[Supplied data — start]
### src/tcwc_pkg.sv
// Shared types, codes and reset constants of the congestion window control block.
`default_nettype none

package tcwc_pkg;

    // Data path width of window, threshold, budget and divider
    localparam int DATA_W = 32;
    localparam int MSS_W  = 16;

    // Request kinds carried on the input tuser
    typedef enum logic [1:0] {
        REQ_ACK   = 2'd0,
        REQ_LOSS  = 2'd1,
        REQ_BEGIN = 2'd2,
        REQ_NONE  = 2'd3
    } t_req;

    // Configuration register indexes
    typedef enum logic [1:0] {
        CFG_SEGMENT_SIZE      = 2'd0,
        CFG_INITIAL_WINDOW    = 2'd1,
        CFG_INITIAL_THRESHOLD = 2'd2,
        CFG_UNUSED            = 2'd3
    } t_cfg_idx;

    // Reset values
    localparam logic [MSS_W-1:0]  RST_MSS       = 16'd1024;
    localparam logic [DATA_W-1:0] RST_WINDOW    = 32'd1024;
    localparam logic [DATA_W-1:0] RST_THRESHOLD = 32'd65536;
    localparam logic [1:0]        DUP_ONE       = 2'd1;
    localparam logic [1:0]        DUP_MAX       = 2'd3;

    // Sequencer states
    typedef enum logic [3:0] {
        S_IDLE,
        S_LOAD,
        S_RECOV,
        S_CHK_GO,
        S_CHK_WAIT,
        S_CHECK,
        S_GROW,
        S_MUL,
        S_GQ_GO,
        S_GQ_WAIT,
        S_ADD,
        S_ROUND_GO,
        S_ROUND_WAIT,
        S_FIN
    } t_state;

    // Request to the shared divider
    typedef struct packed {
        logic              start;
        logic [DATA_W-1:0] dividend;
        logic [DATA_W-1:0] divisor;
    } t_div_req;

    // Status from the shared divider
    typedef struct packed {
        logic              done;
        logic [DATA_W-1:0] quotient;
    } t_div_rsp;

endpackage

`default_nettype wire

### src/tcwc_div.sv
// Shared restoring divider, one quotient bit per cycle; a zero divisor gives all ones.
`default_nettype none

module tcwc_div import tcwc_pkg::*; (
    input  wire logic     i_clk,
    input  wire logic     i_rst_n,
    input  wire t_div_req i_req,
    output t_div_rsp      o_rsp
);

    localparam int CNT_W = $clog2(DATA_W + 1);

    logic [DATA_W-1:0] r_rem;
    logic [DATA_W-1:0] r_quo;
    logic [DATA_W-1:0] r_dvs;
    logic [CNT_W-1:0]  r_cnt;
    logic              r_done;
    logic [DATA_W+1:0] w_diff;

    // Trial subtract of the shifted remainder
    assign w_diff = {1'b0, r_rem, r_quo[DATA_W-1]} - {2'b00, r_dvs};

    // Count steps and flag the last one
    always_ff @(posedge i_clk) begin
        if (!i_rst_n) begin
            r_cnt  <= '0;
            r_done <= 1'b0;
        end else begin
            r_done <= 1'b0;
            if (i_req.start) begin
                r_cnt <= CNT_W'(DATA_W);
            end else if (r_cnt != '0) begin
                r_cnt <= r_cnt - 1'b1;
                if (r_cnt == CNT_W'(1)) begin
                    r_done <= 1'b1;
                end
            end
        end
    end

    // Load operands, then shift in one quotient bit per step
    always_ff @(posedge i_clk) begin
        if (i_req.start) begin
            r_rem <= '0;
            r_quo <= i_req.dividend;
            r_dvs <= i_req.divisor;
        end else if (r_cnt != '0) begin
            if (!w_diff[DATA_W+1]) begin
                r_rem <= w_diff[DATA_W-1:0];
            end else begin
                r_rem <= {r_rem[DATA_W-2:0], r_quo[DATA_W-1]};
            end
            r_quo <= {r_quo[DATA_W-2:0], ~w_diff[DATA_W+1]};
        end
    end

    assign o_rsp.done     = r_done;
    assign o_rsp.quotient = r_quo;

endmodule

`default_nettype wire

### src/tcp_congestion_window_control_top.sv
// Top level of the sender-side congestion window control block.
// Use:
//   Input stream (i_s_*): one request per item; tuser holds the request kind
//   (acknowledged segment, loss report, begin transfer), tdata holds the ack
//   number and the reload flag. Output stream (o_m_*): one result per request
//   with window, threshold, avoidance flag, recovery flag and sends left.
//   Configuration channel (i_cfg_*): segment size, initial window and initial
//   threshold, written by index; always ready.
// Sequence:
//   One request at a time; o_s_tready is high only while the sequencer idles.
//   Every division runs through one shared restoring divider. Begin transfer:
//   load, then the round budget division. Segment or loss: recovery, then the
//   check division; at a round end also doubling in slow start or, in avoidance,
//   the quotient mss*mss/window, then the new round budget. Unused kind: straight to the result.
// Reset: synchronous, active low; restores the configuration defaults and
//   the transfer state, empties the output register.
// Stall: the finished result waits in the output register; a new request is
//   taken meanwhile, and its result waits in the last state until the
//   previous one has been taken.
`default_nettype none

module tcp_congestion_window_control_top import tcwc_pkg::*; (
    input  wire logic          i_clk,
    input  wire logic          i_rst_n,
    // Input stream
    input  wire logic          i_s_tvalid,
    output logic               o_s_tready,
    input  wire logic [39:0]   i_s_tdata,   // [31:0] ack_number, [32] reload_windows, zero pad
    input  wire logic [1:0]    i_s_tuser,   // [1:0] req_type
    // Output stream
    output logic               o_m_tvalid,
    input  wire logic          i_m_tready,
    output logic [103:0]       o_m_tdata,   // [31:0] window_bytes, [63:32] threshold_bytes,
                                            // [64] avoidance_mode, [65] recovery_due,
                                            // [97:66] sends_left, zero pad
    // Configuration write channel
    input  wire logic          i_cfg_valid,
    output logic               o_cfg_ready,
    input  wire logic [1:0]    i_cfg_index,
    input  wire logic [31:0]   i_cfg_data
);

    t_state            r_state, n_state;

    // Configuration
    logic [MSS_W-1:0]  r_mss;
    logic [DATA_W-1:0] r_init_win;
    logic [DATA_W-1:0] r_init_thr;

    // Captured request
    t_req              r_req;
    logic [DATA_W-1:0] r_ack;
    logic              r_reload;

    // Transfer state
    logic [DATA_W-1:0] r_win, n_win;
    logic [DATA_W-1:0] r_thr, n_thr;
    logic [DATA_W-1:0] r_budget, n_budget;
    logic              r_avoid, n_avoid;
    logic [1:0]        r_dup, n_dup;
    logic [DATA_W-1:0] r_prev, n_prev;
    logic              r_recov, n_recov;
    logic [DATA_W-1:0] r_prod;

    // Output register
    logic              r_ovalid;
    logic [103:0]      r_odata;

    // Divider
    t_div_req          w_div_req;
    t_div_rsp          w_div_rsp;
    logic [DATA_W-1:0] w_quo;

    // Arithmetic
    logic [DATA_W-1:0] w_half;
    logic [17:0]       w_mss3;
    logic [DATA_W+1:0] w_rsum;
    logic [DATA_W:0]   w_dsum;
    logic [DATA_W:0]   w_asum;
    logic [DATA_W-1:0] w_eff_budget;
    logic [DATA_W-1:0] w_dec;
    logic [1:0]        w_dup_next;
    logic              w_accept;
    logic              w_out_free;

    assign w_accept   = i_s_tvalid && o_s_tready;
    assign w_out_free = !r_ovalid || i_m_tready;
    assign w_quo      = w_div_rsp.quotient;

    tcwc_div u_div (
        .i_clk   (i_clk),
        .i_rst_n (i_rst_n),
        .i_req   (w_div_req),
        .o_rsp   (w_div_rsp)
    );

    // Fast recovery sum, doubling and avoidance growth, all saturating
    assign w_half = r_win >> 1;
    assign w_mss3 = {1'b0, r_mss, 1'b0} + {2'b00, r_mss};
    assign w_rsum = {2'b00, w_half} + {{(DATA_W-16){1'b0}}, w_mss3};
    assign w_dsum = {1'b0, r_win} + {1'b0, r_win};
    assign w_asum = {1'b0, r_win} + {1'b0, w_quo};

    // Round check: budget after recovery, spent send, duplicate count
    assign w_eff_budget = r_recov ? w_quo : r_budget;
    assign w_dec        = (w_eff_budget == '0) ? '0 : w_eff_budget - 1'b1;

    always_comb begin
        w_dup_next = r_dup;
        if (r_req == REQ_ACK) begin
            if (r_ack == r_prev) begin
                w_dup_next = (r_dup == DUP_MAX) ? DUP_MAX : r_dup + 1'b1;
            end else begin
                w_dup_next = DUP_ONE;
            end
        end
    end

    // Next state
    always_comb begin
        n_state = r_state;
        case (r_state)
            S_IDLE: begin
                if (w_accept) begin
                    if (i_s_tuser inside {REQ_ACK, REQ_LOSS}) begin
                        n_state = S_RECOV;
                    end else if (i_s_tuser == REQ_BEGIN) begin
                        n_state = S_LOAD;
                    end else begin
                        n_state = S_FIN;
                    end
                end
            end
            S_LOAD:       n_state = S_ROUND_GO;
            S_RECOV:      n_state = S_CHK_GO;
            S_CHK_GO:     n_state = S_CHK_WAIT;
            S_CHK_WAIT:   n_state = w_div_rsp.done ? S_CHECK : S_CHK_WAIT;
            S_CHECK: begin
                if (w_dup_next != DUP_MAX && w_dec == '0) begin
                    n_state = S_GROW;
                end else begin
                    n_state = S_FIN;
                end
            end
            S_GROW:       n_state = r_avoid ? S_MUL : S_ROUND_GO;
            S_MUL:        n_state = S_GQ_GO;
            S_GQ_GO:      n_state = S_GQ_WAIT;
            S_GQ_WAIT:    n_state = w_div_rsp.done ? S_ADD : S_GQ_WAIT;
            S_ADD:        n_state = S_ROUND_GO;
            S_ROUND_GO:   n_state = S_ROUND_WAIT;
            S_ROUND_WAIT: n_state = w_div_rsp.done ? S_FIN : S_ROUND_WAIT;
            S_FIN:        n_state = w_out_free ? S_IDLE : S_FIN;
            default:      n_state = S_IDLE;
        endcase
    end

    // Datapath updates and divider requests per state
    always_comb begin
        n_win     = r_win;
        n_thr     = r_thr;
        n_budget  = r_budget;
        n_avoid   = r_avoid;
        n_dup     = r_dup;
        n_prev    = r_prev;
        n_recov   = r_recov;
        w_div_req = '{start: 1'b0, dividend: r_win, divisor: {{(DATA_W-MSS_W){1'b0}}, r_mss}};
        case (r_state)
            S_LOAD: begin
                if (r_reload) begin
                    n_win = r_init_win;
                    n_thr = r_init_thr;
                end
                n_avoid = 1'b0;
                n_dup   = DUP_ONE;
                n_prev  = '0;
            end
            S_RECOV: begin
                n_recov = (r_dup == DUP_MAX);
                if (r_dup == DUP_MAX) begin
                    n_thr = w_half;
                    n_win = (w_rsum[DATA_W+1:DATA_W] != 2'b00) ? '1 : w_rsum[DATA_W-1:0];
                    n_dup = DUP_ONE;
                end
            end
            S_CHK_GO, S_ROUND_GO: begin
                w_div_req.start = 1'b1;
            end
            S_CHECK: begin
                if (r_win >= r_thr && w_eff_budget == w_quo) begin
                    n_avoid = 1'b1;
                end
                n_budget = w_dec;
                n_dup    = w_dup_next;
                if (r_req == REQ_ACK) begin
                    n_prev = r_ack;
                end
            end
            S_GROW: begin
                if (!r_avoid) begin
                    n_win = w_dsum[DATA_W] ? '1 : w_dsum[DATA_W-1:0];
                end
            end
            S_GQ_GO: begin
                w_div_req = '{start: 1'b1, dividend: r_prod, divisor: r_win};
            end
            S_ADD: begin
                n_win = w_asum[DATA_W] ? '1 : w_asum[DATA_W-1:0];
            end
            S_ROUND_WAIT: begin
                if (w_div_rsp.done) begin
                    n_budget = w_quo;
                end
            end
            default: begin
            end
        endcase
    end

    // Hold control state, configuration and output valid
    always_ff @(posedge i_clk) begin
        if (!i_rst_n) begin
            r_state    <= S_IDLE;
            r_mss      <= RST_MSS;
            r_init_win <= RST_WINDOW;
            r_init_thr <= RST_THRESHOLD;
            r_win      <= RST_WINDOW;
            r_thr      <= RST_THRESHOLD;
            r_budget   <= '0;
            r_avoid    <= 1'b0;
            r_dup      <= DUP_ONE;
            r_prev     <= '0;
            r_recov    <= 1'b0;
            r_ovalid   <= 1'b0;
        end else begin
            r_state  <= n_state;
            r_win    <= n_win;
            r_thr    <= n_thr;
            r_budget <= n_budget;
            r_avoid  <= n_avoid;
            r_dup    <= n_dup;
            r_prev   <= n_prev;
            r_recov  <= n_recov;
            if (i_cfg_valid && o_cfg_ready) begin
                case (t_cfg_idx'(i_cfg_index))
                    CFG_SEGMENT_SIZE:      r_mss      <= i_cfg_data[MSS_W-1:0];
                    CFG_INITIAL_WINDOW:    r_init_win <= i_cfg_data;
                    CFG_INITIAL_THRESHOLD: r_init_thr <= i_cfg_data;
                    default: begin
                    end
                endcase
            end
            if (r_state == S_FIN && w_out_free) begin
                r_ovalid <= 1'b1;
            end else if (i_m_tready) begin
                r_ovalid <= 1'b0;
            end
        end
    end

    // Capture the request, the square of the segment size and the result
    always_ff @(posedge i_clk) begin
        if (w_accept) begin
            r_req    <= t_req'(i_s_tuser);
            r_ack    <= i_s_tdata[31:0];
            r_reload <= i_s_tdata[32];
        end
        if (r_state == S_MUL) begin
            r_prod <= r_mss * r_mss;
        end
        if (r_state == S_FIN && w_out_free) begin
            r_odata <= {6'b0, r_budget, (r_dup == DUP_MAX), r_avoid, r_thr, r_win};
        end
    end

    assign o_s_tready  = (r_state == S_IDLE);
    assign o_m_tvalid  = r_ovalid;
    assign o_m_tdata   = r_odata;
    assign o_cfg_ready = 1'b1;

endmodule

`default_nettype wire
[Supplied data — finish]
▶ [Problem]
Find where the line with "S_ROUND_WAIT: n_state = w_div_rsp.done" sits in the material above, then copy exactly from it through the line with "S_GROW: begin". Add no other line.

▶ [Written response]
            S_ROUND_WAIT: n_state = w_div_rsp.done ? S_FIN : S_ROUND_WAIT;
            S_FIN:        n_state = w_out_free ? S_IDLE : S_FIN;
            default:      n_state = S_IDLE;
        endcase
    end

    // Datapath updates and divider requests per state
    always_comb begin
        n_win     = r_win;
        n_thr     = r_thr;
        n_budget  = r_budget;
        n_avoid   = r_avoid;
        n_dup     = r_dup;
        n_prev    = r_prev;
        n_recov   = r_recov;
        w_div_req = '{start: 1'b0, dividend: r_win, divisor: {{(DATA_W-MSS_W){1'b0}}, r_mss}};
        case (r_state)
            S_LOAD: begin
                if (r_reload) begin
                    n_win = r_init_win;
                    n_thr = r_init_thr;
                end
                n_avoid = 1'b0;
                n_dup   = DUP_ONE;
                n_prev  = '0;
            end
            S_RECOV: begin
                n_recov = (r_dup == DUP_MAX);
                if (r_dup == DUP_MAX) begin
                    n_thr = w_half;
                    n_win = (w_rsum[DATA_W+1:DATA_W] != 2'b00) ? '1 : w_rsum[DATA_W-1:0];
                    n_dup = DUP_ONE;
                end
            end
            S_CHK_GO, S_ROUND_GO: begin
                w_div_req.start = 1'b1;
            end
            S_CHECK: begin
                if (r_win >= r_thr && w_eff_budget == w_quo) begin
                    n_avoid = 1'b1;
                end
                n_budget = w_dec;
                n_dup    = w_dup_next;
                if (r_req == REQ_ACK) begin
                    n_prev = r_ack;
                end
            end
            S_GROW: begin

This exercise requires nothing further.